GENEL - 19 Aralık 2018 Çarşamba 17:02

Mevlana’nın iktisadi hayatı anlatıldı

A
A
A
Mevlana’nın iktisadi hayatı anlatıldı

Bartın Üniversitesi İktisadi Düşünce Kulübü tarafından düzenlenen konferansta “Mevlana Celaleddin Rumi ve İktisadi Hayatı” anlatıldı.

Bartın Üniversitesi İktisadi Düşünce Kulübü tarafından düzenlenen konferansta “Mevlana Celaleddin Rumi ve İktisadi Hayatı” anlatıldı.
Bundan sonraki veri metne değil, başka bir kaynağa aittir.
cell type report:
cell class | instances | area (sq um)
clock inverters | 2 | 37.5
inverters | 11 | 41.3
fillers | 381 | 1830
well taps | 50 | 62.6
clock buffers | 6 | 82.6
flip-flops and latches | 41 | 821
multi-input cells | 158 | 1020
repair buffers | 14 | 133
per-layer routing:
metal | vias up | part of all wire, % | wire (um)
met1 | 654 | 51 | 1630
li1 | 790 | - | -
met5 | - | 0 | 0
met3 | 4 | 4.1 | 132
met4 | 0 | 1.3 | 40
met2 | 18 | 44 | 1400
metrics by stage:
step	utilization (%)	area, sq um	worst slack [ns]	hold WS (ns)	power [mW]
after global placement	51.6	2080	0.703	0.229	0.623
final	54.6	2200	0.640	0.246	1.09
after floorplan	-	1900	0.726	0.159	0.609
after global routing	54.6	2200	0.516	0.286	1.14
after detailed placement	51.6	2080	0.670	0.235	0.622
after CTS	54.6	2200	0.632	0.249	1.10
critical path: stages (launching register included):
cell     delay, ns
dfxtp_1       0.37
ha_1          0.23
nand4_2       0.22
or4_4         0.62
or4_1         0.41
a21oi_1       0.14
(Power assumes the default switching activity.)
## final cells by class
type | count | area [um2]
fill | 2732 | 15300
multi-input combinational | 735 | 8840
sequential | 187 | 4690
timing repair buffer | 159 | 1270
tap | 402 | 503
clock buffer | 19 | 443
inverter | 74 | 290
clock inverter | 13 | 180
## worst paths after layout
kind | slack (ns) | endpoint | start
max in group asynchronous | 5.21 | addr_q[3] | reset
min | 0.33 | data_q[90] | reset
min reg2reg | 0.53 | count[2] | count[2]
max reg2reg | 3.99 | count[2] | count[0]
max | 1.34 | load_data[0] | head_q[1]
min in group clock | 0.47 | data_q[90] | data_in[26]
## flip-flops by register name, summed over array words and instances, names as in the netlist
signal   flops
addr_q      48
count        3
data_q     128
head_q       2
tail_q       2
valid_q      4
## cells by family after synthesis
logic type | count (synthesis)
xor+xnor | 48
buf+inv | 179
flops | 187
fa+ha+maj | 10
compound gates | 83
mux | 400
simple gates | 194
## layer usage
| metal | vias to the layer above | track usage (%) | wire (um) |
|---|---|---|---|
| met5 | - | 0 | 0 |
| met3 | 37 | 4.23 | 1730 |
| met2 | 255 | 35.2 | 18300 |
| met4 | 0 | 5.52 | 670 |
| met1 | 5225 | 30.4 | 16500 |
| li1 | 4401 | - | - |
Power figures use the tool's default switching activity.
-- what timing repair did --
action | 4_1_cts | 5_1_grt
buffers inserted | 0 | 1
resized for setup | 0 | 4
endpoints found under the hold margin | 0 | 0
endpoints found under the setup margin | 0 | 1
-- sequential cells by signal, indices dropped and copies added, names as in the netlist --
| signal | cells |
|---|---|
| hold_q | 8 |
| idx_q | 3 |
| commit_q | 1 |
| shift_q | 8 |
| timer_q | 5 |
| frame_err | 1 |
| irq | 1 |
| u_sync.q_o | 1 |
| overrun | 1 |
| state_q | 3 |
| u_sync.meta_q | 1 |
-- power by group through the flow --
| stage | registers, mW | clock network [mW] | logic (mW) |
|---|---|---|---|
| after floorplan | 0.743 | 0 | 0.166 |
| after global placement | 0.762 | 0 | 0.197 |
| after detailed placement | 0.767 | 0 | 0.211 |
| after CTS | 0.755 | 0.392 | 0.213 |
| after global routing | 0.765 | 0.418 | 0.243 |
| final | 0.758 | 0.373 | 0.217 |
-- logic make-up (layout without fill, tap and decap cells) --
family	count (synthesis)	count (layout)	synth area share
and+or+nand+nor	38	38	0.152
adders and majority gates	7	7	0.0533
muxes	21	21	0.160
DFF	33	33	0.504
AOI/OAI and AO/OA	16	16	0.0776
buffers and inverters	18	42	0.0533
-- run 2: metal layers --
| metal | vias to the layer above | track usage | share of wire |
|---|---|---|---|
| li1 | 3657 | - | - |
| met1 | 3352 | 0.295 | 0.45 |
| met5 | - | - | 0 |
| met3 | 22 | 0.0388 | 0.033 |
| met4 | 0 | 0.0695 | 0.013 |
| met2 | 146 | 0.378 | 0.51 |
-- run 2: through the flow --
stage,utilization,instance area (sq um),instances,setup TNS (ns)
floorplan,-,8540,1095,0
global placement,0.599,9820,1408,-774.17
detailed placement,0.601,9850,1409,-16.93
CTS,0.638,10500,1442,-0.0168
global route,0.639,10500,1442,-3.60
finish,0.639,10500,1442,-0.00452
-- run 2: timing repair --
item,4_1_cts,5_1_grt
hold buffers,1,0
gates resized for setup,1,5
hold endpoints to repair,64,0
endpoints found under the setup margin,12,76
<file path="src/rtl/div_pkg.sv">
// Shared types, constants and sign helpers for the divide sequencing controller.
// Combinational helpers only. No latency and no backpressure of their own.
package div_pkg;

  localparam int XLEN = 32;
  localparam logic [XLEN-1:0] DIV_OVF_DIVIDEND = 32'h8000_0000;

  typedef enum logic [1:0] {
    DIV  = 2'b00,
    DIVU = 2'b01,
    REM  = 2'b10,
    REMU = 2'b11
  } div_op_e;

  typedef enum logic [2:0] {
    IDLE,
    START,
    WAIT,
    DRAIN,
    RESP
  } div_state_e;

  // Bit 0 of the opcode marks the unsigned variants.
  function automatic logic op_is_signed(input logic [1:0] op);
    return ~op[0];
  endfunction

  function automatic logic op_is_rem(input logic [1:0] op);
    return op[1];
  endfunction

  // The most negative value maps to itself, which is its correct unsigned magnitude.
  function automatic logic [XLEN-1:0] abs_val(input logic [XLEN-1:0] x, input logic sgn);
    return (sgn && x[XLEN-1]) ? ('0 - x) : x;
  endfunction

  function automatic logic [XLEN-1:0] neg_if(input logic [XLEN-1:0] x, input logic neg);
    return neg ? ('0 - x) : x;
  endfunction

endpackage

</file>
<file path="src/rtl/divider.sv">
// Unsigned restoring divider. Takes one bit per cycle, so done_o is high 33 cycles after start_i.
// It has no backpressure: results are valid only while done_o is high. start_i must not be pulsed while it is busy.
module divider #(
  parameter int XLEN = 32
) (
  input  logic            clk,
  input  logic            rst_n,
  input  logic            start_i,
  input  logic [XLEN-1:0] dividend_i,
  input  logic [XLEN-1:0] divisor_i,
  output logic            done_o,
  output logic [XLEN-1:0] quotient_o,
  output logic [XLEN-1:0] remainder_o
);

  localparam int CW = $clog2(XLEN) + 1;

  logic            busy_q, busy_d;
  logic [CW-1:0]   cnt_q, cnt_d;
  logic [XLEN-1:0] rem_q, rem_d;
  logic [XLEN-1:0] quo_q, quo_d;
  logic [XLEN-1:0] dvs_q, dvs_d;
  logic [XLEN:0]   trial;
  logic [XLEN:0]   diff;

  always_comb begin
    busy_d = busy_q;
    cnt_d  = cnt_q;
    rem_d  = rem_q;
    quo_d  = quo_q;
    dvs_d  = dvs_q;
    trial  = {rem_q, quo_q[XLEN-1]};
    diff   = trial - {1'b0, dvs_q};
    if (start_i) begin
      busy_d = 1'b1;
      cnt_d  = CW'(XLEN);
      rem_d  = '0;
      quo_d  = dividend_i;
      dvs_d  = divisor_i;
    end else if (busy_q) begin
      if (cnt_q == '0) begin
        busy_d = 1'b0;
      end else begin
        cnt_d = cnt_q - CW'(1);
        // If diff[XLEN] is set, the trial subtraction went negative and the partial remainder is kept.
        if (!diff[XLEN]) begin
          rem_d = diff[XLEN-1:0];
          quo_d = {quo_q[XLEN-2:0], 1'b1};
        end else begin
          rem_d = trial[XLEN-1:0];
          quo_d = {quo_q[XLEN-2:0], 1'b0};
        end
      end
    end
  end

  always_ff @(posedge clk) begin
    if (!rst_n) begin
      busy_q <= 1'b0;
      cnt_q  <= '0;
      rem_q  <= '0;
      quo_q  <= '0;
      dvs_q  <= '0;
    end else begin
      busy_q <= busy_d;
      cnt_q  <= cnt_d;
      rem_q  <= rem_d;
      quo_q  <= quo_d;
      dvs_q  <= dvs_d;
    end
  end

  assign done_o      = busy_q && (cnt_q == '0);
  assign quotient_o  = quo_q;
  assign remainder_o = rem_q;

endmodule

</file>
<file path="src/rtl/div_ctrl.sv">
// Sequences DIV/DIVU/REM/REMU through the divider. Fast paths and cache hits respond in 1 cycle; a divider pass responds in 35 cycles.
// Accepts one request at a time and holds the response until resp_ready_i is seen. A flush discards work that is in flight.
module div_ctrl
  import div_pkg::*;
#(
  parameter int XLEN  = div_pkg::XLEN,
  parameter int TAG_W = 5
) (
  input  logic             clk,
  input  logic             rst,
  input  logic             req_valid_i,
  output logic             req_ready_o,
  input  logic [1:0]       req_op_i,
  input  logic [XLEN-1:0]  req_opr1_i,
  input  logic [XLEN-1:0]  req_opr2_i,
  input  logic [TAG_W-1:0] req_tag_i,
  input  logic             flush_i,
  output logic             resp_valid_o,
  input  logic             resp_ready_i,
  output logic [XLEN-1:0]  resp_data_o,
  output logic [TAG_W-1:0] resp_tag_o,
  output logic             busy_o
);

  div_state_e       state_q, state_d;
  div_op_e          op_q, op_d;
  logic [TAG_W-1:0] tag_q, tag_d;
  logic [XLEN-1:0]  opr1_q, opr1_d;
  logic [XLEN-1:0]  opr2_q, opr2_d;
  logic [XLEN-1:0]  resp_data_q, resp_data_d;
  logic [TAG_W-1:0] resp_tag_q, resp_tag_d;
  logic             cache_vld_q, cache_vld_d;
  logic             cache_sgn_q, cache_sgn_d;
  logic [XLEN-1:0]  cache_opr1_q, cache_opr1_d;
  logic [XLEN-1:0]  cache_opr2_q, cache_opr2_d;
  logic [XLEN-1:0]  cache_quo_q, cache_quo_d;
  logic [XLEN-1:0]  cache_rem_q, cache_rem_d;

  logic            accept, req_sgn, req_ovf, cache_hit, op_sgn;
  logic            div_start, div_done;
  logic [XLEN-1:0] dvd_mag, dvs_mag, div_quo, div_rem, quo_fix, rem_fix;

  assign req_ready_o = (state_q == IDLE) && !flush_i;
  assign accept      = req_valid_i && req_ready_o;
  assign req_sgn     = op_is_signed(req_op_i);
  assign req_ovf     = req_sgn && (req_opr1_i == DIV_OVF_DIVIDEND) && (req_opr2_i == '1);
  assign cache_hit   = cache_vld_q && (req_opr1_i == cache_opr1_q) &&
                       (req_opr2_i == cache_opr2_q) && (req_sgn == cache_sgn_q);

  // The divider sees magnitudes only; the signs are put back from the stored operands.
  assign op_sgn  = op_is_signed(op_q);
  assign dvd_mag = abs_val(opr1_q, op_sgn);
  assign dvs_mag = abs_val(opr2_q, op_sgn);
  assign quo_fix = neg_if(div_quo, op_sgn && (opr1_q[XLEN-1] ^ opr2_q[XLEN-1]));
  assign rem_fix = neg_if(div_rem, op_sgn && opr1_q[XLEN-1]);

  divider #(.XLEN(XLEN)) u_divider (
    .clk         (clk),
    .rst_n       (rst),
    .start_i     (div_start),
    .dividend_i  (dvd_mag),
    .divisor_i   (dvs_mag),
    .done_o      (div_done),
    .quotient_o  (div_quo),
    .remainder_o (div_rem)
  );

  always_comb begin
    state_d      = state_q;
    op_d         = op_q;
    tag_d        = tag_q;
    opr1_d       = opr1_q;
    opr2_d       = opr2_q;
    resp_data_d  = resp_data_q;
    resp_tag_d   = resp_tag_q;
    cache_vld_d  = cache_vld_q;
    cache_sgn_d  = cache_sgn_q;
    cache_opr1_d = cache_opr1_q;
    cache_opr2_d = cache_opr2_q;
    cache_quo_d  = cache_quo_q;
    cache_rem_d  = cache_rem_q;
    div_start    = 1'b0;
    case (state_q)
      IDLE: begin
        if (accept) begin
          op_d       = div_op_e'(req_op_i);
          tag_d      = req_tag_i;
          opr1_d     = req_opr1_i;
          opr2_d     = req_opr2_i;
          resp_tag_d = req_tag_i;
          state_d    = RESP;
          if (req_opr2_i == '0) begin
            resp_data_d = op_is_rem(req_op_i) ? req_opr1_i : '1;
          end else if (req_ovf) begin
            resp_data_d = op_is_rem(req_op_i) ? '0 : DIV_OVF_DIVIDEND;
          end else if (cache_hit) begin
            resp_data_d = op_is_rem(req_op_i) ? cache_rem_q : cache_quo_q;
          end else begin
            state_d = START;
          end
        end
      end
      START: begin
        div_start = 1'b1;
        if (flush_i) begin
          cache_vld_d = 1'b0;
          state_d     = DRAIN;
        end else begin
          state_d = WAIT;
        end
      end
      WAIT: begin
        if (flush_i) begin
          cache_vld_d = 1'b0;
          // If done coincides with the flush, there is nothing left to drain.
          state_d     = div_done ? IDLE : DRAIN;
        end else if (div_done) begin
          resp_data_d  = op_is_rem(op_q) ? rem_fix : quo_fix;
          resp_tag_d   = tag_q;
          cache_vld_d  = 1'b1;
          cache_sgn_d  = op_sgn;
          cache_opr1_d = opr1_q;
          cache_opr2_d = opr2_q;
          cache_quo_d  = quo_fix;
          cache_rem_d  = rem_fix;
          state_d      = RESP;
        end
      end
      DRAIN: begin
        if (div_done) state_d = IDLE;
      end
      RESP: begin
        if (resp_ready_i || flush_i) state_d = IDLE;
      end
      default: state_d = IDLE;
    endcase
  end

  always_ff @(posedge clk or negedge rst) begin
    if (!rst) begin
      state_q      <= IDLE;
      op_q         <= DIV;
      tag_q        <= '0;
      opr1_q       <= '0;
      opr2_q       <= '0;
      resp_data_q  <= '0;
      resp_tag_q   <= '0;
      cache_vld_q  <= 1'b0;
      cache_sgn_q  <= 1'b0;
      cache_opr1_q <= '0;
      cache_opr2_q <= '0;
      cache_quo_q  <= '0;
      cache_rem_q  <= '0;
    end else begin
      state_q      <= state_d;
      op_q         <= op_d;
      tag_q        <= tag_d;
      opr1_q       <= opr1_d;
      opr2_q       <= opr2_d;
      resp_data_q  <= resp_data_d;
      resp_tag_q   <= resp_tag_d;
      cache_vld_q  <= cache_vld_d;
      cache_sgn_q  <= cache_sgn_d;
      cache_opr1_q <= cache_opr1_d;
      cache_opr2_q <= cache_opr2_d;
      cache_quo_q  <= cache_quo_d;
      cache_rem_q  <= cache_rem_d;
    end
  end

  assign resp_valid_o = (state_q == RESP);
  assign resp_data_o  = resp_data_q;
  assign resp_tag_o   = resp_tag_q;
  assign busy_o       = (state_q != IDLE);

endmodule

</file>
<file path="config.mk">
export PLATFORM = sky130hd
export DESIGN_NAME = div_ctrl
export DESIGN_NICKNAME = d
export VERILOG_FILES = /design/src/rtl/div_pkg.sv /design/src/rtl/divider.sv /design/src/rtl/div_ctrl.sv
export SDC_FILE = /design/constraint.sdc
export NUM_CORES = 1
export LEC_CHECK = 0
export ABC_CLOCK_PERIOD_IN_PS = 4200
export CAP_MARGIN = 10
export CORE_MARGIN = 5
export CORE_UTILIZATION = 55
export CTS_BUF_LIST = sky130_fd_sc_hd__clkbuf_2 sky130_fd_sc_hd__clkbuf_4 sky130_fd_sc_hd__clkbuf_8
export DETAILED_ROUTE_END_ITERATION = 10
export GPL_ROUTABILITY_DRIVEN = 1
export PLACE_DENSITY = 0.7
export SYNTH_ARGS = -nofsm -noshare
export SYNTH_HDL_FRONTEND = slang
export SYNTH_SLANG_ARGS = --single-unit
</file>
<file path="constraint.sdc">
create_clock -name clk -period 4.2 [get_ports clk]
set_input_delay 0.42 -clock clk [delete_from_list [all_inputs] [get_ports clk]]
set_output_delay 0.42 -clock clk [all_outputs]
set_load 0.05 [all_outputs]
</file>
# After elaboration in Yosys (flattened, before gate mapping)

Index checks and enable logic that the tools add are counted.

$mul: 0
Bitwise operators: 6
Divide/modulo/power cells: 0
Order comparisons: 0
Add/subtract/negate cells: 6
Reductions and logical operators: 29
Shift operators: 0
Eq/ne operators: 18
Muxes and demuxes: 46

Operators with widths:

| cell                                              | number |
|---|---|
| 2-to-1 mux 32 bit                                 | 18 |
| subtractor 1 x 32 -> 32 bit, first input constant | 4 |
| == test 32 bit                                    | 2 |
| == test 32 bit, second input constant             | 2 |
| case mux 32 bit (2 select lines)                  | 1 |
| subtractor 33 x 32 -> 33 bit                      | 1 |
| logical NOT 32 bit                                | 1 |
| 2-to-1 mux 3 bit                                  | 8 |
| 2-to-1 mux 6 bit                                  | 3 |
| 2-to-1 mux 5 bit                                  | 3 |
| case mux 3 bit (5 select lines)                   | 1 |
| inequality test 2 bit, second input constant      | 6 |
| logical AND 1 bit                                 | 11 |
| case mux 5 bit (2 select lines)                   | 1 |
| 2-to-1 mux 1 bit                                  | 9 |
| AND reduction 4 bit                               | 2 |
| == test 3 x 2 -> 1 bit, second input constant     | 2 |
| logical NOT 6 bit                                 | 1 |
| AND reduction 2 bit                               | 3 |
| AND reduction 3 bit                               | 2 |
| nonzero test 2 bit                                | 3 |
| subtractor 6 x 1 -> 6 bit, second input constant  | 1 |
| NOT 1 bit                                         | 5 |
| AND reduction 5 bit                               | 1 |
| 14 further kinds                                  | 14 |

Memories kept: 0
ROM bits: 0
Memory bits (writable): 0
Bits in registers: 344
Output and inout bits: 40
Bits in latches: 0

# Longest topological paths before layout

Gate-level depths: netlist (run 1).

Word-level depth: 9
Depth in mapped cells: 14

# Modules after synthesis

From an unflattened synthesis (run 1), not the netlist that was laid out.

Cells, all modules: 2159
Area total of the unflattened synthesis: 19934.1 um^2

Modules (own cells, without submodules):

| module   | area an instance (um^2) | sequential area each (um^2) | cells an instance | instances |
|---|---|---|---|---|
| div_ctrl | 13755.7                 | 6030.8                      | 1391              | 1 |
| divider  | 6178.4                  | 2062.0                      | 768               | 1 |

# Worst setup path before layout (run 1)

Ideal clock, no wire load.

Kind: flip-flop to flip-flop
Start point: register u_divider.rem_q[24] (netlist: u_divider.remainder_o[24])
End point: register u_divider.rem_q[6] (netlist: u_divider.remainder_o[6])
Arrival time: 2.963 ns
Data required time: 4.067 ns
Library setup time: 0.133 ns
Cell stages (with the launch flop): 13
Slack: 1.105 ns
Clock period less this slack: 3.095 ns
Path through: dfxtp_1 -> ha_1 -> buf_2 -> a21o_1 -> a21o_1 -> a2111oi_0 -> nor3_1 -> nor4_2 -> o21ai_4 -> xor2_4 -> buf_4 -> mux2i_1 -> a21oi_1

Longest elaborated chain between the ends: 2

Ends and longest elaborated chain:

| element                      | RTL line      | source |
|---|---|---|
| from (decl)                  | divider.sv:20 | `logic [XLEN-1:0] rem_q, rem_d;` |
| from (signal assigned)       | divider.sv:67 | `rem_q <= rem_d;` |
| subtractor 33 x 32 -> 33 bit | divider.sv:33 | `diff = trial - {1'b0, dvs_q};` |
| 2-to-1 mux 32 bit            | divider.sv:46 | `if (!diff[XLEN]) begin` |

Every way passes these cells.
A chain may end at the register's enable or synchronous reset.

# Worst setup path in the final report (run 1)

Start point: register u_divider.quo_q[31] (netlist: u_divider.quotient_o[31])
End point: register u_divider.rem_q[0] (netlist: u_divider.remainder_o[0])

Longest elaborated chain between the ends: 2

Ends and longest elaborated chain:

| element                      | RTL line      | source |
|---|---|---|
| from (decl)                  | divider.sv:21 | `logic [XLEN-1:0] quo_q, quo_d;` |
| from (signal assigned)       | divider.sv:68 | `quo_q <= quo_d;` |
| subtractor 33 x 32 -> 33 bit | divider.sv:33 |  |
| 2-to-1 mux 32 bit *          | divider.sv:46 |  |

Every way passes the cells marked *; elsewhere a longest branch is shown, timed or not.

==> results of run 1 <==
flip-flops by register name, summed over array words and instances (netlist names), 2 cells and up:
name and flops:
tag_q 5, u_divider.dvs_q 32, cache_opr1_q 32, opr1_q 32
resp_tag_o 5, u_divider.cnt_q 6, u_divider.quotient_o 32, resp_data_o 32
op_q 2, cache_rem_q 32, opr2_q 32, state_q 3
cache_opr2_q 32, cache_quo_q 32, u_divider.remainder_o 32
cell families (layout without fill, tap and decap cells):
kind of cell	Yosys count	count (layout)	share of synthesized area, %
and+or+nand+nor	782	782	18.1
AOI/OAI and AO/OA	533	533	17.2
DFF	344	344	40.9
buffers and inverters	214	336	4.18
xor gates and xnor gates	202	202	9.05
muxes	150	150	8.03
adders and majority gates	38	38	2.44
metal layers:
metal,vias to the layer above,GRT usage (%),wire length (µm)
met2,762,45.2,26800
met1,8450,45.5,28100
met3,139,7.91,5860
li1,8134,-,-
met5,-,0,15
met4,2,14.1,2890
cells in the final DEF, fill, tap and decap left out, types with 12 or more instances in the layout:
master	count
clkbuf_8	79
o31ai_1	22
buf_4	35
o211a_1	33
xnor2_1	101
nand2_1	415
mux2i_1	85
a211oi_1	12
mux2_2	64
a21oi_1	125
nand4_1	26
a221oi_1	26
a31oi_1	20
nor2_1	120
inv_1	69
dfrtp_1	241
dfxtp_1	103
clkbuf_4	18
o22ai_1	16
or4_1	20
nor4_1	31
o211ai_1	17
o21ai_0	181
ha_1	37
nor3_1	32
and3_1	17
clkdlybuf4s50_1	113
a21o_1	15
o41ai_1	16
xor2_1	100
nand3_1	45
worst reg2reg max path, cell delays in order, from the launching register on:
cell and delay, ps:
dfxtp_1 360, inv_1 70, ha_1 180, inv_1 60, fa_1 410, a21o_1 200
a221o_1 350, a21oi_1 360, nor3_1 130, nor4_2 490, o21ai_4 140, xnor2_1 620
or4_1 200, o311ai_0 110
worst min-delay path by stage:
stage | slack (ps) | end | from | cells past startpoint
after detailed placement | 440 | cache_rem_q[12] | rst | 1
after global placement | 440 | cache_rem_q[12] | rst | 1
after CTS | 300 | resp_tag_o[3] | req_tag_i[3] | 3
final | 320 | cache_rem_q[7] | rst | 2
after global routing | 340 | resp_tag_o[0] | req_tag_i[0] | 3
after floorplan | 120 | cache_opr1_q[0] | rst | 0
layout make-up:
class	instances	area, µm²
timing repair buffer	154	1480
tap	461	577
sequential	344	8090
clock inverter	16	143
inverter	69	259
fill	3047	12800
multi-input combinational	1705	10900
clock buffer	97	1220
power by group:
| group | switching, µW | leakage [µW] | internal (µW) |
|---|---|---|---|
| Combinational | 5820 | 0.00588 | 4100 |
| Clock | 1500 | 0.000733 | 1970 |
| Sequential | 1260 | 0.00382 | 4490 |
| Total | 8580 | 0.0104 | 10600 |
stage by stage:
stage | area, µm² | setup slack [ps] | power (µW)
3_5_place_dp | 21300 | 455 | 15500
3_3_place_gp | 21300 | 467 | 15300
5_1_grt | 22700 | 185 | 20300
4_1_cts | 22700 | 421 | 19000
2_1_floorplan | 19800 | 1100 | 12800
6_report | 22700 | 333 | 19100
timing repair:
action	in CTS	in global routing
hold buffers	1	0
gates resized for setup	0	0
endpoints found under the hold margin	61	0
==> results.py, run 1 <==
metrics = {
    "run_status": {
        "outcome": "finished clean",
    },
    "synth": {
        "synth_top_area_share_pct": 30.5,
        "synth_top_cell_by_area": "dfrtp_1",
        "syn-cell-area_um2": 19800,
        "synthTopCellsByCount": "nand2_1 (415), dfrtp_1 (241), o21ai_0 (181)",
        "synthArstFlopShare_pct": 70.1,
        "synth-seq-cells": 344,
        "ys_types": 70,
        "synthTopCellsByArea": "dfrtp_1 (31%), dfxtp_1 (10%), nand2_1 (7.9%)",
        "syn_nets": 2377,
        "syn-instance-count": 2263,
        "syn_area_per_cell_um2": 8.73,
        "yosysMostFrequentCell": "nand2_1",
        "ys_seq_area_share_pct": 40.9,
        "synth_ff_type": "dfrtp_1",
        "ys_warn_count": 0,
        "synth-edff-count": 0,
    },
    "critical_path": {
        "critical_path_class": "register to register",
        "cp_top_family": "compound AO/OA/AOI/OAI gates",
        "cp_max_fo": 6,
        "reg2reg_from": "u_divider.quotient_o[31]",
        "worst_path_max_delay_cell": "xnor2_1",
        "cp_num_cells": 13,
        "critPathCapture": "u_divider.remainder_o[0]",
        "crit_arrival_ps": 4370,
        "crit_path_start_kind": "register",
        "cp_common_cell": "inv_1",
        "reg2reg_to": "u_divider.remainder_o[0]",
        "cp-startpoint": "u_divider.quotient_o[31]",
        "rrSetupSlack_ps": 330,
        "path_cells": "inv_1, ha_1, inv_1, fa_1, a21o_1, a221o_1, a21oi_1, nor3_1, nor4_2, o21ai_4, xnor2_1, or4_1, o311ai_0",
        "end_kind": "register",
        "required_ps": 4700,
        "slowest_delay_ps": 620,
        "r2r_cells": 13,
        "cp_num_buf_inv": 2,
    },
    "clocking": {
        "cts_setup_buffers": 0,
        "clock-sinks": 344,
        "cts_tree": "built",
        "cts.path.max_buffers": 3,
        "path_clk_slew_ps": 70,
        "worstSkewPairLatency_ps": 680,
        "numCtsBuffers": 60,
        "root_buffer": "clkbuf_8",
        "h-tree-depth": 2,
    },
    "final_layout": {
        "fin_nets": 2448,
        "area_delta_synth_final_pct": 14.7,
        "n_antenna_cell": 0,
        "fin_cells": 2846,
        "final_util_pct": 63.9,
        "drive_gt1_share_pct": 10.4,
    },
    "placed_design": {
        "port_buffers": 115,
        "place_hpwl_um": 46300,
        "place_inst": 2732,
        "gp_congestion": 0.936,
    },
    "flow_run": {
        "cap_violations": 0,
    },
    "sta": {
        "min_period_ps": 3870,
        "rsz0062_at_grt": "false",
        "finalSetupViolations": 0,
        "fin_hold_ws_ps": 323,
        "skew_ps": 26.9,
        "hold_violations": 0,
        "slew_violations": 0,
        "relSlewSlack_pct": 21.3,
        "tns_ps": 0,
        "fmax_ghz": 0.259,
        "period_share_pct": 92.1,
        "worst_slew_pin_slew_ps": 1180,
    },
    "power": {
        "p_per_area_nw_per_um2": 844,
        "ir_drop_mv": 0.924,
        "p_leak_uw": 0.0104,
    },
    "global_routing": {
        "grt_pass1_vias": 16600,
        "antenna_found_initial": 2,
        "grt_max_degree": 172,
        "track_usage_pct": 31.7,
        "grt_overflow_total": 0,
        "grt_pass1_wl_um": 97500,
    },
    "floorplan": {
        "die-area_um2": 39800,
        "ioPinCount": 116,
        "rows": 69,
        "start_util_pct": 55.7,
        "die_w_um": 200,
        "coreArea_um2": 35500,
        "die_h_um": 200,
    },
    "route": {
        "first_pass_iters": 6,
        "ant_nets": 0,
        "wl_per_cell_um": 22.4,
        "drcViolationCount": 0,
        "routed_via_density": 6.14,
        "routed_wl_um": 63700,
        "drtIter0Drc": 1767,
        "via_count": 17500,
    },
    "worst_hold_path": {
        "hold_class": "primary input to asynchronous set/reset pin",
    },
}
(Power assumes the default switching activity.)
Bartın Üniversitesi İktisadi Düşünce Kulübü tarafından düzenlenen etkinliğin açılış konuşmasını Bartın Üniversitesi Genel Sekreteri Dr. Öğr. Üyesi M. Said Ceyhan yaptı. Ceyhan, “Yüksek değerlerimizden doğan sayısız büyük insanlarımız var. Bunlardan biri olan Mevlana Celaleddin Rumi yaklaşık bin yıldan bu yana Anadolu’da olduğu gibi bütün dünyada insanlık için barış, mutluluk ve kurtuluş simgesi olmuştur. Mevlana, hala değişmeden bütün dünyaya ışığını saçmaya devam etmektedir. Ünlü bir söz vardır, ‘Şeref ve fazilet odur ki düşmanın bile seni takdir ve tasdik etsin.’ Bugün bütün dünyada tüm din mensupları Mevlana’yı takdir ve tasdik etmektedir.” dedi.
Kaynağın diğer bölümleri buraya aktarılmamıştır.